Gallium is a soft, silvery metal that producers recover almost entirely as a byproduct of aluminum and zinc processing. It has emerged as one of the most geopolitically contested commodities of the decade. Gallium-based semiconductors power 5G networks, military radar systems, and satellite communications.
China produces 99 percent of the world’s primary gallium. The United States stopped domestic production almost four decades ago. That combination leaves gallium in a uniquely vulnerable position within the Western supply chain.
Beijing’s export controls, first imposed in 2023 and escalated to a full ban on US shipments in late 2024, have turned gallium from an obscure byproduct metal into a focal point of great power competition over critical minerals.
Background
Gallium is not mined directly. Producers recover it almost entirely as a byproduct of processing bauxite ore for aluminum. Smaller quantities are derived from zinc smelting residues.

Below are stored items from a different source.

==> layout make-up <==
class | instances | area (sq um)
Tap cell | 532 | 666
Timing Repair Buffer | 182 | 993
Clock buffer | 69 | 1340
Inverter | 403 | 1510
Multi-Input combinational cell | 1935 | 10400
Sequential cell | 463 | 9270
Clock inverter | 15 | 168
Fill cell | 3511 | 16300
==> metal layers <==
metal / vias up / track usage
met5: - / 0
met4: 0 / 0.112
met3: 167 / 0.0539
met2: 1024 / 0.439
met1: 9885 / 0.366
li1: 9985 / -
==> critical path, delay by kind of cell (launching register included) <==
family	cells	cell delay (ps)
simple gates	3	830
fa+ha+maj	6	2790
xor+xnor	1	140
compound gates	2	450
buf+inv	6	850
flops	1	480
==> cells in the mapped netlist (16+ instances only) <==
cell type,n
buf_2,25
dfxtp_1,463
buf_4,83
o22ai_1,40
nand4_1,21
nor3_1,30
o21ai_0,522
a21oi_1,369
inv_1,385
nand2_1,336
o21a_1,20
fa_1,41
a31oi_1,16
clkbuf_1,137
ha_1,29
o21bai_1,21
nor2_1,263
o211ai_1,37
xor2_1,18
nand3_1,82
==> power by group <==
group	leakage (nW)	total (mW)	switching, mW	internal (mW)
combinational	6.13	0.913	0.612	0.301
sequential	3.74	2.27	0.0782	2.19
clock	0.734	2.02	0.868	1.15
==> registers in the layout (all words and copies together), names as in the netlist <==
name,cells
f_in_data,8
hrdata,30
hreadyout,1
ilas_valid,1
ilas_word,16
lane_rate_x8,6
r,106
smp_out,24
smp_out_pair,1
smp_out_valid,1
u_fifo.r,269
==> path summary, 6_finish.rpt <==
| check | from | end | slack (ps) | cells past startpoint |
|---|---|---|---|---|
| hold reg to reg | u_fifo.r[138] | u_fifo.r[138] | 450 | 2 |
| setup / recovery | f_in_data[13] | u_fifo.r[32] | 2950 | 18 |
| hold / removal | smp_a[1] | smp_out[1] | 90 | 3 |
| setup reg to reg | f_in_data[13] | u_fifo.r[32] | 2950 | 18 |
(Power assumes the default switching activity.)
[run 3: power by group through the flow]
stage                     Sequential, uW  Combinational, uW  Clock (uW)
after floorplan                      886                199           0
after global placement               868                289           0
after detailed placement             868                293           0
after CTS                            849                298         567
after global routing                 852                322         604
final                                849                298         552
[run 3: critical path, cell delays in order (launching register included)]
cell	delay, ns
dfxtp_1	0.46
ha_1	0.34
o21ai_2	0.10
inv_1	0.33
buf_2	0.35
// --------------------------------------------------------------------
// pattern pulse unit
// --------------------------------------------------------------------
module timing_pattern_output (
    input wire logic mclk,
    input wire logic reset,
    input wire tpo_pkg::apb_req_t apb_req,
    output tpo_pkg::apb_rsp_t apb_rsp,
    input wire logic [3:0] cmp_match_a,
    input wire logic [3:0] cmp_match_b,
    input wire logic hw_standby,
    input wire logic dma_in_valid,
    input wire logic [15:0] dma_in_data,
    output logic dma_in_ready,
    output logic [3:0] dma_start,
    output logic [15:0] pattern_out_pins,
    output logic [15:0] pattern_oe
);
    logic [3:0] mode_ff;
    logic [7:0] trig_ff;
    logic [15:0] en_ff;
    logic [15:0] next_ff;
    logic [15:0] dir_ff;
    logic [15:0] latch_ff;
    logic feed_ff;
    logic pend_ff;
    logic [3:0] dma_start_ff;
    logic hws_meta_ff;
    logic hws_ff;
    tpo_pkg::apb_rsp_t rsp_ff;
    logic [15:0] grp_res;
    logic [3:0] grp_done;
    logic [15:0] nxt_latch;
    logic [15:0] nxt_next;
    logic setup;
    logic wr;
    logic aligned;
    logic [15:0] idx;
    logic [7:0] wdat;
    logic [7:0] rd_data;
    logic rd_hit;
    logic same_lo;
    logic same_hi;
    logic fifo_valid;
    logic [15:0] fifo_data;
    logic load;

    // ----------------------------------------------------------------
    // bus decode
    // ----------------------------------------------------------------
    assign setup = apb_req.psel & ~apb_req.penable;
    assign aligned = (apb_req.paddr[1:0] == 2'h0);
    assign idx = apb_req.paddr[17:2];
    assign wr = apb_req.psel & apb_req.penable & rsp_ff.pready & apb_req.pwrite & aligned;
    assign wdat = apb_req.pwdata[7:0];
    assign same_lo = (trig_ff[1:0] == trig_ff[3:2]);
    assign same_hi = (trig_ff[5:4] == trig_ff[7:6]);

    // ----------------------------------------------------------------
    // per-group trigger and transfer
    // ----------------------------------------------------------------
    for (genvar g = 0; g < 4; g++) begin : g_grp
        logic [1:0] sel;
        logic fa;
        logic fb;
        logic [3:0] l;
        logic [3:0] n;
        logic [3:0] e;
        logic [3:0] res;
        assign sel = trig_ff[2*g+1:2*g];
        assign fa = cmp_match_a[sel];
        assign fb = cmp_match_b[sel];
        assign l = latch_ff[4*g+:4];
        assign n = next_ff[4*g+:4];
        assign e = en_ff[4*g+:4];
        // non-overlap ends its cycle on b, so data reload waits for it
        assign grp_done[g] = mode_ff[g] ? fb : fa;
        // transfer, both edges on a in normal mode; in non-overlap falling on a, rising on b
        always_comb begin
            res = l;
            if (!mode_ff[g]) begin
                if (fa) begin
                    res = (l & ~e) | (n & e);
                end
            end else begin
                if (fa) begin
                    res = res & ~(e & ~n);
                end
                if (fb) begin
                    res = res | (e & n);
                end
            end
        end
        assign grp_res[4*g+:4] = res;
    end

    // ----------------------------------------------------------------
    // register read path
    // ----------------------------------------------------------------
    // split addresses fill unused nibbles with ones
    always_comb begin
        rd_data = 8'h00;
        rd_hit = aligned;
        case (idx)
            tpo_pkg::IDX_MODE: rd_data = {tpo_pkg::MODE_RSV, mode_ff};
            tpo_pkg::IDX_TRIG: rd_data = trig_ff;
            tpo_pkg::IDX_ENH: rd_data = en_ff[15:8];
            tpo_pkg::IDX_ENL: rd_data = en_ff[7:0];
            tpo_pkg::IDX_NDH: rd_data = same_hi ? next_ff[15:8] : {next_ff[15:12], tpo_pkg::NIB_ONES};
            tpo_pkg::IDX_NDL: rd_data = same_lo ? next_ff[7:0] : {next_ff[7:4], tpo_pkg::NIB_ONES};
            tpo_pkg::IDX_NDH_ALT: rd_data = same_hi ? tpo_pkg::BYTE_ONES : {tpo_pkg::NIB_ONES, next_ff[11:8]};
            tpo_pkg::IDX_NDL_ALT: rd_data = same_lo ? tpo_pkg::BYTE_ONES : {tpo_pkg::NIB_ONES, next_ff[3:0]};
            tpo_pkg::IDX_FEED: rd_data = {4'h0, pend_ff, ~dma_in_ready, ~fifo_valid, feed_ff};
            tpo_pkg::IDX_DIRL: rd_data = 8'h00;
            tpo_pkg::IDX_DIRH: rd_data = 8'h00;
            tpo_pkg::IDX_LATL: rd_data = latch_ff[7:0];
            tpo_pkg::IDX_LATH: rd_data = latch_ff[15:8];
            default: rd_hit = 1'b0;
        endcase
    end

    // answer in the access cycle right after setup, zero wait states
    always_ff @(posedge mclk) begin
        if (reset) begin
            rsp_ff <= '0;
        end else begin
            rsp_ff.pready <= setup;
            rsp_ff.pslverr <= setup & ~rd_hit;
            if (setup) begin
                rsp_ff.prdata <= {24'h000000, rd_hit ? rd_data : 8'h00};
            end
        end
    end

    // ----------------------------------------------------------------
    // control registers
    // ----------------------------------------------------------------
    // mode f0 and trigger ff after reset
    always_ff @(posedge mclk) begin
        if (reset) begin
            mode_ff <= tpo_pkg::RST_MODE;
            trig_ff <= tpo_pkg::RST_TRIG;
            en_ff <= tpo_pkg::RST_ZERO;
            dir_ff <= tpo_pkg::RST_ZERO;
            feed_ff <= tpo_pkg::RST_FEED;
        end else if (wr) begin
            case (idx)
                tpo_pkg::IDX_MODE: mode_ff <= wdat[3:0];
                tpo_pkg::IDX_TRIG: trig_ff <= wdat;
                tpo_pkg::IDX_ENH: en_ff[15:8] <= wdat;
                tpo_pkg::IDX_ENL: en_ff[7:0] <= wdat;
                tpo_pkg::IDX_DIRL: dir_ff[7:0] <= wdat;
                tpo_pkg::IDX_DIRH: dir_ff[15:8] <= wdat;
                tpo_pkg::IDX_FEED: feed_ff <= wdat[tpo_pkg::FEED_EN_BIT];
                default: feed_ff <= feed_ff;
            endcase
        end
    end

    // ----------------------------------------------------------------
    // next data and buffer feed
    // ----------------------------------------------------------------
    // hold off a load in a transfer cycle so a fresh word is never marked used
    assign load = feed_ff & fifo_valid & pend_ff & ~(|grp_done);

    // nibble write steering by trigger sameness
    always_comb begin
        nxt_next = next_ff;
        if (wr && idx == tpo_pkg::IDX_NDH) begin
            nxt_next[15:12] = wdat[7:4];
            if (same_hi) begin
                nxt_next[11:8] = wdat[3:0];
            end
        end
        if (wr && idx == tpo_pkg::IDX_NDH_ALT && !same_hi) begin
            nxt_next[11:8] = wdat[3:0];
        end
        if (wr && idx == tpo_pkg::IDX_NDL) begin
            nxt_next[7:4] = wdat[7:4];
            if (same_lo) begin
                nxt_next[3:0] = wdat[3:0];
            end
        end
        if (wr && idx == tpo_pkg::IDX_NDL_ALT && !same_lo) begin
            nxt_next[3:0] = wdat[3:0];
        end
    end

    // cleared by reset and hardware standby, buffer word beats cpu
    always_ff @(posedge mclk) begin
        if (reset || hws_ff) begin
            next_ff <= tpo_pkg::RST_ZERO;
        end else if (load) begin
            next_ff <= fifo_data;
        end else begin
            next_ff <= nxt_next;
        end
    end

    // used-data flag, a transfer sets it, a load clears it
    always_ff @(posedge mclk) begin
        if (reset) begin
            pend_ff <= tpo_pkg::RST_PEND;
        end else if (|grp_done) begin
            pend_ff <= 1'b1;
        end else if (load) begin
            pend_ff <= 1'b0;
        end
    end

    // one-cycle dma start per group transfer
    always_ff @(posedge mclk) begin
        if (reset) begin
            dma_start_ff <= 4'h0;
        end else begin
            dma_start_ff <= grp_done;
        end
    end

    // standby pin from outside the clock domain
    always_ff @(posedge mclk) begin
        if (reset) begin
            hws_meta_ff <= 1'b0;
            hws_ff <= 1'b0;
        end else begin
            hws_meta_ff <= hw_standby;
            hws_ff <= hws_meta_ff;
        end
    end

    pattern_fifo #(
        .WIDTH(tpo_pkg::FIFO_WIDTH),
        .DEPTH(tpo_pkg::FIFO_DEPTH)
    ) u_fifo (
        .mclk(mclk),
        .reset(reset),
        .in_valid(dma_in_valid),
        .in_ready(dma_in_ready),
        .in_data(dma_in_data),
        .out_valid(fifo_valid),
        .out_ready(load),
        .out_data(fifo_data)
    );

    // ----------------------------------------------------------------
    // port output latch
    // ----------------------------------------------------------------
    // cpu only reaches bits not in pattern use
    always_comb begin
        nxt_latch = grp_res;
        if (wr && idx == tpo_pkg::IDX_LATL) begin
            nxt_latch[7:0] = (grp_res[7:0] & en_ff[7:0]) | (wdat & ~en_ff[7:0]);
        end
        if (wr && idx == tpo_pkg::IDX_LATH) begin
            nxt_latch[15:8] = (grp_res[15:8] & en_ff[15:8]) | (wdat & ~en_ff[15:8]);
        end
    end

    always_ff @(posedge mclk) begin
        if (reset) begin
            latch_ff <= tpo_pkg::RST_ZERO;
        end else begin
            latch_ff <= nxt_latch;
        end
    end

    // pins show the latch; direction gates the pad driver
    assign pattern_out_pins = latch_ff;
    assign pattern_oe = dir_ff;
    assign dma_start = dma_start_ff;
    assign apb_rsp = rsp_ff;
endmodule : timing_pattern_output
--- src/hw/dds_serial_load_pkg.sv ---
package dds_serial_load_pkg;
   // serial word layout
   localparam int WORD_BITS = 16;
   localparam int CMD_MSB = 15;
   localparam int CMD_LSB = 12;
   localparam int ADDR_MSB = 11;
   localparam int ADDR_LSB = 8;
   localparam int CTRL_A_BIT = 13;
   localparam int CTRL_B_BIT = 12;
   localparam int CTRL_C_BIT = 11;
   localparam int SEL_FREQ_BIT = 11;
   localparam int SEL_PHASE_MSB = 10;
   localparam int SEL_PHASE_LSB = 9;
   localparam logic [4:0] BIT_COUNT_FULL = 5'h10;
   localparam logic [4:0] BIT_COUNT_LAST = 5'h0F;

   // commands in the top four bits
   localparam logic [3:0] CMD_DEFER = 4'h0;
   localparam logic [3:0] CMD_DIRECT = 4'h1;
   localparam logic [3:0] CMD_SELECT = 4'h2;
   localparam logic [1:0] CMD_SYNC_SOURCE = 2'h2;
   localparam logic [1:0] CMD_SLEEP_RESET = 2'h3;

   // destination index (address bits 3:1); address bit 0 picks the byte
   localparam logic [2:0] DEST_FIRST_PHASE = 3'h4;

   // phase path
   localparam int ACC_BITS = 32;
   localparam int PHASE_BITS = 12;
   localparam int SYNC_STAGES = 2;

   // values after reset
   localparam logic RESET_BIT_RST = 1'b1;
   localparam logic SLEEP_RST = 1'b0;
   localparam logic [2:0] SERIAL_PINS_RST = 3'h4;
   localparam logic [2:0] SELECT_PINS_RST = 3'h0;

   // register map, byte addresses
   localparam logic [7:0] OFS_STATUS = 8'h00;
   localparam logic [7:0] OFS_FREQ0 = 8'h04;
   localparam logic [7:0] OFS_FREQ1 = 8'h08;
   localparam logic [7:0] OFS_PHASE01 = 8'h0C;
   localparam logic [7:0] OFS_PHASE23 = 8'h10;
   localparam logic [7:0] OFS_DEFER_DATA = 8'h14;
   localparam logic [7:0] OFS_WORD_INJECT = 8'h18;
   localparam logic [7:0] OFS_ACCUM = 8'h1C;

   // status fields
   localparam int ST_SELECT_SOURCE = 0;
   localparam int ST_CLOCK_ALIGN = 1;
   localparam int ST_SLEEP = 2;
   localparam int ST_RESET_BIT = 3;
   localparam int ST_SEL_FREQ = 4;
   localparam int ST_SEL_PHASE_LSB = 5;
   localparam int ST_INJECT_BUSY = 7;
   localparam int ST_DROP_LSB = 8;
endpackage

This byproduct status shapes the entire gallium market. Production volumes rise and fall with aluminum and zinc economics, not with gallium demand. The supply chain cannot expand on its own when gallium prices climb.

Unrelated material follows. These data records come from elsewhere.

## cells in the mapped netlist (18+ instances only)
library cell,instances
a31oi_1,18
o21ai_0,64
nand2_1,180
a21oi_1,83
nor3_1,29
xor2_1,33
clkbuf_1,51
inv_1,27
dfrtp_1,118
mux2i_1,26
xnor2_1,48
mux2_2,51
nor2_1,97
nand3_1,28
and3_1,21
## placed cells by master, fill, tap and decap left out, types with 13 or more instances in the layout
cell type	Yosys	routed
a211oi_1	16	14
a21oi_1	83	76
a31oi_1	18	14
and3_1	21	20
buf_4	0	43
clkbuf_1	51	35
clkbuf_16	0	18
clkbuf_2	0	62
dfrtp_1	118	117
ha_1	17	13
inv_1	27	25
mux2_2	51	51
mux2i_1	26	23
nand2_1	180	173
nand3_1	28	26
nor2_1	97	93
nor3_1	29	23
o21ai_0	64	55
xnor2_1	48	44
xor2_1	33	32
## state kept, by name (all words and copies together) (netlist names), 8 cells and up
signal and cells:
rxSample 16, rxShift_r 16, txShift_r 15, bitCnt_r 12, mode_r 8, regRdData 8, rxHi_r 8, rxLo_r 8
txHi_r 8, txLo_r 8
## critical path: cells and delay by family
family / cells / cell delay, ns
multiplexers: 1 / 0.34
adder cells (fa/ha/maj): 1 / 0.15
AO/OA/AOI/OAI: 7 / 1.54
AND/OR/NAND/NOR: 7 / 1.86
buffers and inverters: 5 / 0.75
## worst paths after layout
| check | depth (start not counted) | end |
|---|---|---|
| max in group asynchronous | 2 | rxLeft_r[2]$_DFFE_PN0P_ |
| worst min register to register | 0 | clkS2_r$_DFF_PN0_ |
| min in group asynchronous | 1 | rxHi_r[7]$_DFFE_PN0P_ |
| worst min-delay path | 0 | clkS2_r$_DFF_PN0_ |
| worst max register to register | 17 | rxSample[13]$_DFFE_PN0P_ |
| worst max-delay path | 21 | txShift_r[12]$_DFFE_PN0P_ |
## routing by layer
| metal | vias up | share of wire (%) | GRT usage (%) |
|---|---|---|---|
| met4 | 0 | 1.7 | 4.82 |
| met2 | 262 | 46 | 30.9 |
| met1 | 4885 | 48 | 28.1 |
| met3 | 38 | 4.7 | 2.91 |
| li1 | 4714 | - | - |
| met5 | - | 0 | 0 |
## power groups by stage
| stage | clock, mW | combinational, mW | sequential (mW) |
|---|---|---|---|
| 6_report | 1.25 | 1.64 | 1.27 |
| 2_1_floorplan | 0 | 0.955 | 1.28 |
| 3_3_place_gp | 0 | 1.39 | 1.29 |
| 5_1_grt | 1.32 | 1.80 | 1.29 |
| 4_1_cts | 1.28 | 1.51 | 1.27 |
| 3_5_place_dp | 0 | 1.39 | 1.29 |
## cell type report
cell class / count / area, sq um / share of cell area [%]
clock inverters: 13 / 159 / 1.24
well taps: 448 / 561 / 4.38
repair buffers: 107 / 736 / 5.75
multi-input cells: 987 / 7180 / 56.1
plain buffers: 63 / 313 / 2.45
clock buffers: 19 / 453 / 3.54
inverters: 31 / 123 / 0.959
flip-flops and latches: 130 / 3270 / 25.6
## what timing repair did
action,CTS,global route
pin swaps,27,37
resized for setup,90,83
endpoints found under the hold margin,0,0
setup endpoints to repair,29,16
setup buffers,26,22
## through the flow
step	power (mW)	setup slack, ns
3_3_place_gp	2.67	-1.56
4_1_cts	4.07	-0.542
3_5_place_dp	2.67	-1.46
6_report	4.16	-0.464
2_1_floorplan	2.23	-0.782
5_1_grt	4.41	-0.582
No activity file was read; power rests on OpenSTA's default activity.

Gallium gets its strategic value from its role in advanced semiconductors. Gallium arsenide (GaAs) and gallium nitride (GaN) compounds are essential to 5G infrastructure, high-frequency power amplifiers, and the RF components inside almost every smartphone.
Gallium also has applications in the defense industry: GaN-based components are used in advanced radar arrays, electronic warfare systems, missile seekers, and satellite solar cells. And this role is growing, with the GaN semiconductor device market alone projected to expand from $3.06 billion in 2024 to $12.47 billion by 2030, a compound annual growth rate of about 27 percent.